▸ **TRY IT**
Determine how many lines in the entries below contain "startpoint", and output that number alone.

▸ **DATA FOR THIS TASK**
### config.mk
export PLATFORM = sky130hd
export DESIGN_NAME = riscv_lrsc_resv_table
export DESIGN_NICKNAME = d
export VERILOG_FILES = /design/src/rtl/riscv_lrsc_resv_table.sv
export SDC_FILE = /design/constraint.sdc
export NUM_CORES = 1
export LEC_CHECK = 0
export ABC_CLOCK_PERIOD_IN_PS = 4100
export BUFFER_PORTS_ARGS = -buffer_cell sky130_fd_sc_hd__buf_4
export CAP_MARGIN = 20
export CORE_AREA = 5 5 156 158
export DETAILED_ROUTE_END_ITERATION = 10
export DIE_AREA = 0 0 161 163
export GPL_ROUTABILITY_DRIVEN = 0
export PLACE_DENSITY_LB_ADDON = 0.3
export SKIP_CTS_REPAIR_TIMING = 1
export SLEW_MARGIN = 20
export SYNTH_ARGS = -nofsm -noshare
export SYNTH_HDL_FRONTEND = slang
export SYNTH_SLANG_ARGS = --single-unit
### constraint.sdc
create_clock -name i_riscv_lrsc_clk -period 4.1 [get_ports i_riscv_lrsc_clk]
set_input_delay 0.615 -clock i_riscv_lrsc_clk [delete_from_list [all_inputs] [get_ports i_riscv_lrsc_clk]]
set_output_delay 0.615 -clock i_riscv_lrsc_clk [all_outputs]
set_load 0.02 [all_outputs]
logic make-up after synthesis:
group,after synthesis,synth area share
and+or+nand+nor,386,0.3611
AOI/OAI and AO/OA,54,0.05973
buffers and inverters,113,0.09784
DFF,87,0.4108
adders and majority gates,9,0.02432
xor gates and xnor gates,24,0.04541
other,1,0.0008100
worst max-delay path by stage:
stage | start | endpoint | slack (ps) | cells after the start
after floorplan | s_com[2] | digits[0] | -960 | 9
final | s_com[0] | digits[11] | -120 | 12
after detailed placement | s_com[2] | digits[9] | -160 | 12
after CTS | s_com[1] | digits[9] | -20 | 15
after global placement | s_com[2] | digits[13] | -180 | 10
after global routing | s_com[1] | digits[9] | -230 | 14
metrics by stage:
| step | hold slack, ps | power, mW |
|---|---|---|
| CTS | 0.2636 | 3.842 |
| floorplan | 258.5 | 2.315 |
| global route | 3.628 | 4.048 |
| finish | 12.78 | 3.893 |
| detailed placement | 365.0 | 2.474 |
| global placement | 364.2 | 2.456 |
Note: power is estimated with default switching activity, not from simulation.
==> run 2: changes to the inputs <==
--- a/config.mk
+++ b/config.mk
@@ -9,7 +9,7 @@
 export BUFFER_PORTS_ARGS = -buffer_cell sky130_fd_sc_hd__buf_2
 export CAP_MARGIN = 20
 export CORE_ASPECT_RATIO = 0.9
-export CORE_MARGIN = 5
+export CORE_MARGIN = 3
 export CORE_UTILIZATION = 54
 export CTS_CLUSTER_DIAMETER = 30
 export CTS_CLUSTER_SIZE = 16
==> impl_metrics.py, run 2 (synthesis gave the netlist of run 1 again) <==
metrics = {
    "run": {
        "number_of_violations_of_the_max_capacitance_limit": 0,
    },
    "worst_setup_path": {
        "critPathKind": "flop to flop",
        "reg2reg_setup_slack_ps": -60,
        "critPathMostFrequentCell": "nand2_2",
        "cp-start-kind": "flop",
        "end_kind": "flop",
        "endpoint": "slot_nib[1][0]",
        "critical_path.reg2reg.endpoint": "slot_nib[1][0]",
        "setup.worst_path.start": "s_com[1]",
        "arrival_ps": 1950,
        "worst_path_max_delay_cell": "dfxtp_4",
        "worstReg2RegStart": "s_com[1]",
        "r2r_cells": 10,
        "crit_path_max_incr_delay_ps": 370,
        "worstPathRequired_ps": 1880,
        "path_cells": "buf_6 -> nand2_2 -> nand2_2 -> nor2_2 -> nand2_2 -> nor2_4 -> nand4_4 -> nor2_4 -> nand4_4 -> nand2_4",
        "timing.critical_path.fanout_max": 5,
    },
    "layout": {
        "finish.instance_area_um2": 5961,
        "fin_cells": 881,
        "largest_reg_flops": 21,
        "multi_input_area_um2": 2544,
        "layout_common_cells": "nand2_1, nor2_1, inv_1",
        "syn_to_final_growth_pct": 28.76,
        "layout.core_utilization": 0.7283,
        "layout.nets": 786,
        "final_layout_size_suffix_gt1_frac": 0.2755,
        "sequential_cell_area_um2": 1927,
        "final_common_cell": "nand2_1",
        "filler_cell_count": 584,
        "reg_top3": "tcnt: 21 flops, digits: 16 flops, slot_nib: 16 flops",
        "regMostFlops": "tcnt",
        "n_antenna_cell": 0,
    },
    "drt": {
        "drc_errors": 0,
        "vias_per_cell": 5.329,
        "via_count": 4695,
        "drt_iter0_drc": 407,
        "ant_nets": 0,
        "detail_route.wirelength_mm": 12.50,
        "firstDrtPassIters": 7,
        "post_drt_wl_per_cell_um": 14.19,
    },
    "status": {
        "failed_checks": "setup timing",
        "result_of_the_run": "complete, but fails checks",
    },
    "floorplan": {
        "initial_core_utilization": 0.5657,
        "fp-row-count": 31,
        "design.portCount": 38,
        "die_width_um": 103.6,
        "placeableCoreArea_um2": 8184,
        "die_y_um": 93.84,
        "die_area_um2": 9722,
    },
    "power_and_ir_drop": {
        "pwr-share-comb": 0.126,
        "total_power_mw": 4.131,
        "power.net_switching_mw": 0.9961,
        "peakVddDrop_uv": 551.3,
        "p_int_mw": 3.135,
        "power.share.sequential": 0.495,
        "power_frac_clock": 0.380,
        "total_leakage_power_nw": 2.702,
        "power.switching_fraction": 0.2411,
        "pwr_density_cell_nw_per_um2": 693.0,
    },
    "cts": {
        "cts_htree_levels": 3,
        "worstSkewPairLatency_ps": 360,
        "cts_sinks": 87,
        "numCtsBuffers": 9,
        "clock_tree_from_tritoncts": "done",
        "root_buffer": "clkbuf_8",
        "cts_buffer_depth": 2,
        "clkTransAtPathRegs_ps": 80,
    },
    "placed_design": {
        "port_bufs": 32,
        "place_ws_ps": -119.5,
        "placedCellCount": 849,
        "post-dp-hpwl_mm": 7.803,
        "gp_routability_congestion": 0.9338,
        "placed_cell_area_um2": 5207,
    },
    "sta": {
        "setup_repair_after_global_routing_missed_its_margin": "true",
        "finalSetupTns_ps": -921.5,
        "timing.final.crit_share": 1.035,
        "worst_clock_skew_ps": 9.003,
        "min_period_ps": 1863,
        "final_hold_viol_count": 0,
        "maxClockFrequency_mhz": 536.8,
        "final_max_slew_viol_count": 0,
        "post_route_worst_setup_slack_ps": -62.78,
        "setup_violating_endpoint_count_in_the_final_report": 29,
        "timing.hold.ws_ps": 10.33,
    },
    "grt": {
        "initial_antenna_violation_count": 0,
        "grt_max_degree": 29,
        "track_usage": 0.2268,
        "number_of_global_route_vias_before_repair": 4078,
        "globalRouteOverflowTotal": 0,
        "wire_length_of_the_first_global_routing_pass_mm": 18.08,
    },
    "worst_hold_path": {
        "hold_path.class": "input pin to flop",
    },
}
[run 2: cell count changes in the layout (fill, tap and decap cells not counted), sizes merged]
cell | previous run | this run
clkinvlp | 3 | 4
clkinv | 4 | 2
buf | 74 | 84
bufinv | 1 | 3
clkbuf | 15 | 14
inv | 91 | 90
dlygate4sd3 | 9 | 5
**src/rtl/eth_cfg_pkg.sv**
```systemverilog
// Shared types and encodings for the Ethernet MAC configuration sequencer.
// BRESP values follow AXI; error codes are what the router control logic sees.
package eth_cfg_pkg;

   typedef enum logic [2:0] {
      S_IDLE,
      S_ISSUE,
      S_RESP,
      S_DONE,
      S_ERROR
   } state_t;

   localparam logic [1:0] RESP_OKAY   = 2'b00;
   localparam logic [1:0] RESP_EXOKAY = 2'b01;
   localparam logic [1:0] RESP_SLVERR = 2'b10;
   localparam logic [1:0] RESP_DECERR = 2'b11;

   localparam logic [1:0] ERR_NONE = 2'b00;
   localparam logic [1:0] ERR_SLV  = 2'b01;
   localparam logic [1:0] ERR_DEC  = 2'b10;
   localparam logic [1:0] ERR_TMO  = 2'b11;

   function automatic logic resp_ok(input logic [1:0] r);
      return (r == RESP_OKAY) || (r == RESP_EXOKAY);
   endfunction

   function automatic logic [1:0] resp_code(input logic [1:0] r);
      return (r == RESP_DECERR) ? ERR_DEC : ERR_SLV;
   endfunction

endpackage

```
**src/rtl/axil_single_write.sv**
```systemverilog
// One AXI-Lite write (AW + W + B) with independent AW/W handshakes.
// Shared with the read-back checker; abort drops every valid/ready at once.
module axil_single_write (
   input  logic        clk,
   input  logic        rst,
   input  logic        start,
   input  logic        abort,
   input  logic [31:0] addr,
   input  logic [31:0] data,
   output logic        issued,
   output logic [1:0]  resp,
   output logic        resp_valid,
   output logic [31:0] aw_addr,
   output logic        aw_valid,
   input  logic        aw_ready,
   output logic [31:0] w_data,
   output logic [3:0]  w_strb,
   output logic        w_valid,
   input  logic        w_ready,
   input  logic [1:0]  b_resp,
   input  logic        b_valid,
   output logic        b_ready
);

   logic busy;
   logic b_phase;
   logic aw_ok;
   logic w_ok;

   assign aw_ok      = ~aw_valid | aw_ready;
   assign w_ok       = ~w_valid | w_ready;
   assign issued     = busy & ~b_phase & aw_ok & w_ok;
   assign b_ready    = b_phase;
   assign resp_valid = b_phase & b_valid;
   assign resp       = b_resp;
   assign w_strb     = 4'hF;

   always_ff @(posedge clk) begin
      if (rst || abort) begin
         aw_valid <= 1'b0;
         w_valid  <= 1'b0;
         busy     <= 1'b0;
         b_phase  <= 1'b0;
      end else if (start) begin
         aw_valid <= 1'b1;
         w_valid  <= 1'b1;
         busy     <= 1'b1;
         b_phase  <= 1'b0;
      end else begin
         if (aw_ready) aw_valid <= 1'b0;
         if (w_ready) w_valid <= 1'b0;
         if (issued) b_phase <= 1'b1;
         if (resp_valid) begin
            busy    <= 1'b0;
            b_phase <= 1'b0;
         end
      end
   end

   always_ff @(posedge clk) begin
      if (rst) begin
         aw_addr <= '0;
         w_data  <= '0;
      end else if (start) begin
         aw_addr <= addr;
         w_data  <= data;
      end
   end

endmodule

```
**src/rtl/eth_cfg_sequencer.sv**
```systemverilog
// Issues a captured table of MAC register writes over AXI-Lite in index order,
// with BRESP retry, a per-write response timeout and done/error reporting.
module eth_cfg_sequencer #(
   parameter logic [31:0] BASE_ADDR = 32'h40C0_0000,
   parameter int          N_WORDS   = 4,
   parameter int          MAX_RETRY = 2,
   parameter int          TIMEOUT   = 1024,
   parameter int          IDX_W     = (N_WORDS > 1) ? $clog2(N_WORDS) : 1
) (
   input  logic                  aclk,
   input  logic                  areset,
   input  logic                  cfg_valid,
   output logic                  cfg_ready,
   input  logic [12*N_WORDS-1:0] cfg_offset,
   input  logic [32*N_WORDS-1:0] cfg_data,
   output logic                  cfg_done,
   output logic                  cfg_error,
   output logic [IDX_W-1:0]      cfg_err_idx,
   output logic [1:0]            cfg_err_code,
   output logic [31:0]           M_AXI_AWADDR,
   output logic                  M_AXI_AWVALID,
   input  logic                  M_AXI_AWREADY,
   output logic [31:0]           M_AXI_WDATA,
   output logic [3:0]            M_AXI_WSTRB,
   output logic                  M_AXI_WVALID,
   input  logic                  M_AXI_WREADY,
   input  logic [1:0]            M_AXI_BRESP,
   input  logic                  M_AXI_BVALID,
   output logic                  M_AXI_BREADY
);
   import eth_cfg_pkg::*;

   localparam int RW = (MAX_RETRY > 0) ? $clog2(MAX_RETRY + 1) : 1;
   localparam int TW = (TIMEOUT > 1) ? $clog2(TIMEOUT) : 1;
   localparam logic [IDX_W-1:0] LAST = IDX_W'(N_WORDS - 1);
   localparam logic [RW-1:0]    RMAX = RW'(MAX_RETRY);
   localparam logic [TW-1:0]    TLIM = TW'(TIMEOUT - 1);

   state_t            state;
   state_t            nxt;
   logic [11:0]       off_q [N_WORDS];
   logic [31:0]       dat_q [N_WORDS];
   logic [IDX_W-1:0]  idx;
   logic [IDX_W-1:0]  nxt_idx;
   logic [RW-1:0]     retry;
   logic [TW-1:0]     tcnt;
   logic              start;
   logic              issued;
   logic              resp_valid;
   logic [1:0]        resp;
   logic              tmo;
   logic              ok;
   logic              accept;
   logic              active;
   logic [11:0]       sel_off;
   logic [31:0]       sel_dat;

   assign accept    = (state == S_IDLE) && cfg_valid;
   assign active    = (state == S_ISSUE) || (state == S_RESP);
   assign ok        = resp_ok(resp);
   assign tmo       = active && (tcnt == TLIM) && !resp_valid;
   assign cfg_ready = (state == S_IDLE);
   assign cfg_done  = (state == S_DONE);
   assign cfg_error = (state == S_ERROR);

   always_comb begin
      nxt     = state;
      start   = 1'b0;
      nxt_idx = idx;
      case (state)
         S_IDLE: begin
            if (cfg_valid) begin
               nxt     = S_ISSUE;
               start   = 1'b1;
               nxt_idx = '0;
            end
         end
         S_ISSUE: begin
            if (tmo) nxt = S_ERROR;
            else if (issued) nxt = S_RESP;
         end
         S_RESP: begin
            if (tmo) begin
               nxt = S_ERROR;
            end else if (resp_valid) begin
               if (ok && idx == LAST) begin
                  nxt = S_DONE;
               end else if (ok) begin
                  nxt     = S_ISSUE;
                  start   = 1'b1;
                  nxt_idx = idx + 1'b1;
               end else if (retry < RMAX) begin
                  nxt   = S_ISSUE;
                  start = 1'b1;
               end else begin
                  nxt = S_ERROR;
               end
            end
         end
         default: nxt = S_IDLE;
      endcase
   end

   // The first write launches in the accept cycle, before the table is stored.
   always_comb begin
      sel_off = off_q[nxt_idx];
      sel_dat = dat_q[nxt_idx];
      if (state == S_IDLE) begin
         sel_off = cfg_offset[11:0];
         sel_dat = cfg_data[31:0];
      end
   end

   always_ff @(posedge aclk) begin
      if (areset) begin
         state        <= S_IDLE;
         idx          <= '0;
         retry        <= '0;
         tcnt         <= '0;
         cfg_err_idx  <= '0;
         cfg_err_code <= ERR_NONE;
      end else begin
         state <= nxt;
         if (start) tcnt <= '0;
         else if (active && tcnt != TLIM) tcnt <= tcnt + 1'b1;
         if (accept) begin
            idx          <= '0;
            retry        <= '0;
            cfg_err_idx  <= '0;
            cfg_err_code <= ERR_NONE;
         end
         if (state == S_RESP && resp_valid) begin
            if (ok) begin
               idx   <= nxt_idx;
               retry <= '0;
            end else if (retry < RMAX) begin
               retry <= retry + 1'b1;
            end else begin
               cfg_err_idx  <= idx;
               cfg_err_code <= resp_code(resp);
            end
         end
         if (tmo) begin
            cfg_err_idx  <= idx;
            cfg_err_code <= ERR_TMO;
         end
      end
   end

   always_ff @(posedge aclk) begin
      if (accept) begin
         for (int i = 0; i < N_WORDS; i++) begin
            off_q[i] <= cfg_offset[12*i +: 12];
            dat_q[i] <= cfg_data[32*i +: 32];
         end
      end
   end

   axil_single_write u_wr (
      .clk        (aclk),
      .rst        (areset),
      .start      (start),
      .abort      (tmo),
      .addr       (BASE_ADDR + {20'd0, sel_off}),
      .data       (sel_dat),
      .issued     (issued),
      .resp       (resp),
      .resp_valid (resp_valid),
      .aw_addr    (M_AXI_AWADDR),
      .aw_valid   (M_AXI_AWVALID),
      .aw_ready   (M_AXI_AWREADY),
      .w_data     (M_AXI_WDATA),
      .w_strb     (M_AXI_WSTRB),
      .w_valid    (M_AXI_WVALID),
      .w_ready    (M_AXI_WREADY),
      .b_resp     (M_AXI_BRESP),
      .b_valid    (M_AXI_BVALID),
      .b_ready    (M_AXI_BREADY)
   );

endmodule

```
--
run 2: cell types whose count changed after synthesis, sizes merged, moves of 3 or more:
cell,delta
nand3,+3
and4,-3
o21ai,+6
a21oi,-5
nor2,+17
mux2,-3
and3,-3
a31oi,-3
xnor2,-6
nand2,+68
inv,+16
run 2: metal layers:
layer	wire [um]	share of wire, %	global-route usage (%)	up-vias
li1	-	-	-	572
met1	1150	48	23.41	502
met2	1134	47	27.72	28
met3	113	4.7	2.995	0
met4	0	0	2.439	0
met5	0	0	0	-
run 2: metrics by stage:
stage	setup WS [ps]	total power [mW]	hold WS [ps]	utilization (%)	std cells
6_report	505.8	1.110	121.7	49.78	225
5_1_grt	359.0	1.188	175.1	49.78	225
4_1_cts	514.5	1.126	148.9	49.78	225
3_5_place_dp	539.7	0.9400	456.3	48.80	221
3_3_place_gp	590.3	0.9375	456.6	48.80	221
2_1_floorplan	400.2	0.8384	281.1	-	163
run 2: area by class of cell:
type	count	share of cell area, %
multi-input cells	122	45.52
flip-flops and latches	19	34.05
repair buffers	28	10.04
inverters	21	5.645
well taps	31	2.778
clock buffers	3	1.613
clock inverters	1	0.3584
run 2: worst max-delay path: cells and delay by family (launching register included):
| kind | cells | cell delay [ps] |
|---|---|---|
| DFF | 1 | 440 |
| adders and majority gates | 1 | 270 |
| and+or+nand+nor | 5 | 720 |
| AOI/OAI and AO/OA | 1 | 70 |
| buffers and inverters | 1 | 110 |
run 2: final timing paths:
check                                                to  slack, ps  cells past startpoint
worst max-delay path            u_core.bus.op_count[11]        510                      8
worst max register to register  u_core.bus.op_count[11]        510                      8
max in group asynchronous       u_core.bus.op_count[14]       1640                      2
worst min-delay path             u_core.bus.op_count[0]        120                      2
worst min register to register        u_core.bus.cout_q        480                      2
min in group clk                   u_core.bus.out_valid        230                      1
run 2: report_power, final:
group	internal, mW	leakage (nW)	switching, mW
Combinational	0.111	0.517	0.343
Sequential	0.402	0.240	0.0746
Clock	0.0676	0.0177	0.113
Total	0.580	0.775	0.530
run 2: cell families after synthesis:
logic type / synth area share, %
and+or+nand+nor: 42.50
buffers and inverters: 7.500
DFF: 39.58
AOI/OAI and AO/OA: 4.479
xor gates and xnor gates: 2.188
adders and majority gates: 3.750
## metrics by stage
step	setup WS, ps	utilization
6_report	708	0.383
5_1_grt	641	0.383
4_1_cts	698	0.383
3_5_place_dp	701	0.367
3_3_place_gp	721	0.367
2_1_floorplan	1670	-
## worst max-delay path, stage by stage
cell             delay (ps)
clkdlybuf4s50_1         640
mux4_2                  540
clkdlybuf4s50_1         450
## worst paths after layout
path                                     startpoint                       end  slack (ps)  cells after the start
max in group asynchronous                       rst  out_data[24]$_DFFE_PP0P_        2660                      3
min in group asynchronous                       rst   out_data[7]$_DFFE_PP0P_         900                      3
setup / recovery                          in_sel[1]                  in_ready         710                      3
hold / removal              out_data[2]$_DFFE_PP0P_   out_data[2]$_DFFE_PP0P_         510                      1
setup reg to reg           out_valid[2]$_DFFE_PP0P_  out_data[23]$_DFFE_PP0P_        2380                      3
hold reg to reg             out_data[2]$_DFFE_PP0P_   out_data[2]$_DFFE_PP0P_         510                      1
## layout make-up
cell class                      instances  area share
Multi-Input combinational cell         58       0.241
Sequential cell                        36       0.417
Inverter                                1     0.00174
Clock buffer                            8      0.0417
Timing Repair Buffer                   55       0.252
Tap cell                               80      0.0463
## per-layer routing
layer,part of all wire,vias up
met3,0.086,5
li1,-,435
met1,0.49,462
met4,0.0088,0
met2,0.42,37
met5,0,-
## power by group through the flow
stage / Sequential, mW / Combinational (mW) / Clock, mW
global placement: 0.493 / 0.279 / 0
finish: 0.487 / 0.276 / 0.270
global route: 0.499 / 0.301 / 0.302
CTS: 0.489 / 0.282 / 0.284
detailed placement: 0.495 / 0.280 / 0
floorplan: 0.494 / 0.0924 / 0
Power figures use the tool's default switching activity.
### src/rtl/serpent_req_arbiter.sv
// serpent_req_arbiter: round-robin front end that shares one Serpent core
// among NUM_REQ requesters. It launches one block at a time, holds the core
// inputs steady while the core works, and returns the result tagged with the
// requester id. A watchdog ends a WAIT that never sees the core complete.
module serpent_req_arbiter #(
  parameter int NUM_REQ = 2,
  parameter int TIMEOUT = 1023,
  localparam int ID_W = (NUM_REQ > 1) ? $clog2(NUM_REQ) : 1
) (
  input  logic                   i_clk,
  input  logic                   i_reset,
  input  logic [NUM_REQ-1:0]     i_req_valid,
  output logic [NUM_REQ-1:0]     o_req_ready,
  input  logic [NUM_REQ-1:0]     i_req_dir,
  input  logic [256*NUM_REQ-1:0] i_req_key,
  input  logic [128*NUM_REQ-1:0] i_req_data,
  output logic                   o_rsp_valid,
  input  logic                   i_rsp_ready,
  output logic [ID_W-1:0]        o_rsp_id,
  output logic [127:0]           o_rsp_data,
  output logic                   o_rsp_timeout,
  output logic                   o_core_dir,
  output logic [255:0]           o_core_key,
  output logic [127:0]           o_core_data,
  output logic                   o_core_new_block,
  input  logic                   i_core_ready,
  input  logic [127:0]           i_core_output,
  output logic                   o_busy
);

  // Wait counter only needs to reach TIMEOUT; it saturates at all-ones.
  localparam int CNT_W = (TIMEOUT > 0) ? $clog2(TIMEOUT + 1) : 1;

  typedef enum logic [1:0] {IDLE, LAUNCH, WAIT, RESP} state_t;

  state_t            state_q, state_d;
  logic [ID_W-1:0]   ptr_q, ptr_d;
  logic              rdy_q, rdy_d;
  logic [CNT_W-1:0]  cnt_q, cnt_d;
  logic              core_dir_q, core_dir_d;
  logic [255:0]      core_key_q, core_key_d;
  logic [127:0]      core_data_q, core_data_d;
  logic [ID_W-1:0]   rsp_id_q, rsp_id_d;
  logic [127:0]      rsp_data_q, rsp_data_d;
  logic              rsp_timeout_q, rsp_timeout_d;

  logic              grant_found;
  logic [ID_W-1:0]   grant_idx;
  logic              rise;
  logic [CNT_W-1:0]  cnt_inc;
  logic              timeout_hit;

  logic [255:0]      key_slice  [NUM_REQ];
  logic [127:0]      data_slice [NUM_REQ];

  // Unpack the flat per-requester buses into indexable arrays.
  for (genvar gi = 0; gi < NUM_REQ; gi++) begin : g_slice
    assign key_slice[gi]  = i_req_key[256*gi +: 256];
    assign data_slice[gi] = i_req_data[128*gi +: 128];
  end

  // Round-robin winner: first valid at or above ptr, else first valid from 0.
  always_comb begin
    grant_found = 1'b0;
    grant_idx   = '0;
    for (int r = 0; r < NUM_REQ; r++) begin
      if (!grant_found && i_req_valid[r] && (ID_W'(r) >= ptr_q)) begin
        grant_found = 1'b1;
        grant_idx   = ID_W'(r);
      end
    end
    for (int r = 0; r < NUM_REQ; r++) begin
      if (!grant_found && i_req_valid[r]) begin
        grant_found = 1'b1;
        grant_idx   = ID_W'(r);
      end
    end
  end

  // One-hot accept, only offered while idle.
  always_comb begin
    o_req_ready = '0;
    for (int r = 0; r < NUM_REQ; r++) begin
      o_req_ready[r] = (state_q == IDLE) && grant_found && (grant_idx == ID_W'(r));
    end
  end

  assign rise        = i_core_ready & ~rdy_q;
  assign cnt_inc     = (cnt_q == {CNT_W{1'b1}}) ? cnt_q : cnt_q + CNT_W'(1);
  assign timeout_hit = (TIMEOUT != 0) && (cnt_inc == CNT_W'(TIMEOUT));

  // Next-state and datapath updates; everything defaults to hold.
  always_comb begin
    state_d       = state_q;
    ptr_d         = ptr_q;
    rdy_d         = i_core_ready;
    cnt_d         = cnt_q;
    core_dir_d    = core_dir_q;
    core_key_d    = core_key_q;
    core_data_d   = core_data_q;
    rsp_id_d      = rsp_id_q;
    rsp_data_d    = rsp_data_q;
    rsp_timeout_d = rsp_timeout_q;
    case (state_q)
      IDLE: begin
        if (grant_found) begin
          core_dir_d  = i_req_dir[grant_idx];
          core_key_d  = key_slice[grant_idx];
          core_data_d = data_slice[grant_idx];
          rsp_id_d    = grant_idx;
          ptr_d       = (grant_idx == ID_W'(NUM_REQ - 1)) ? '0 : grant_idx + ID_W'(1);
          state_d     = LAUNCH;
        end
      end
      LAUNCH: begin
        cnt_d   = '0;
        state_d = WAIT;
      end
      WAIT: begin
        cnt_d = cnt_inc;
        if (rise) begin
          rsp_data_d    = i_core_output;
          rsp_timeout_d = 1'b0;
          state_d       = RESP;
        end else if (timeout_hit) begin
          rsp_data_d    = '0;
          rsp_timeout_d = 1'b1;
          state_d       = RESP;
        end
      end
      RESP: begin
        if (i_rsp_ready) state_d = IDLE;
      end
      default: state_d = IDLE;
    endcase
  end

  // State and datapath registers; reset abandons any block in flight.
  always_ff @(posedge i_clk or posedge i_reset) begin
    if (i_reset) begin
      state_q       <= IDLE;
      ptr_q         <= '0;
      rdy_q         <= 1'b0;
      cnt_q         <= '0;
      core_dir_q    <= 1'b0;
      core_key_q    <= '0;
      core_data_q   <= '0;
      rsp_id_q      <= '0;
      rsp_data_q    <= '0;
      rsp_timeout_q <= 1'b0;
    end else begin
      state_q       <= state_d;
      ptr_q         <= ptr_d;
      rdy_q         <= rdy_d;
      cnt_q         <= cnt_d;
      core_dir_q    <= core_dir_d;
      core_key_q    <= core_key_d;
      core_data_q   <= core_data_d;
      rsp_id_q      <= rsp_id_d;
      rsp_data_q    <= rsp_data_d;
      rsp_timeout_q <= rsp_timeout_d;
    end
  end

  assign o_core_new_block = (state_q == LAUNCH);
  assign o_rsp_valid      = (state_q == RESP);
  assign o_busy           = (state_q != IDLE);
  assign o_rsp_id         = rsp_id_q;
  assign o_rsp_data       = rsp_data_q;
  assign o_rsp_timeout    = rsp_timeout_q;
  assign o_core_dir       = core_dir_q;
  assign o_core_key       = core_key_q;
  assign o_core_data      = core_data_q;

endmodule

▸ **WRITTEN RESPONSE**
2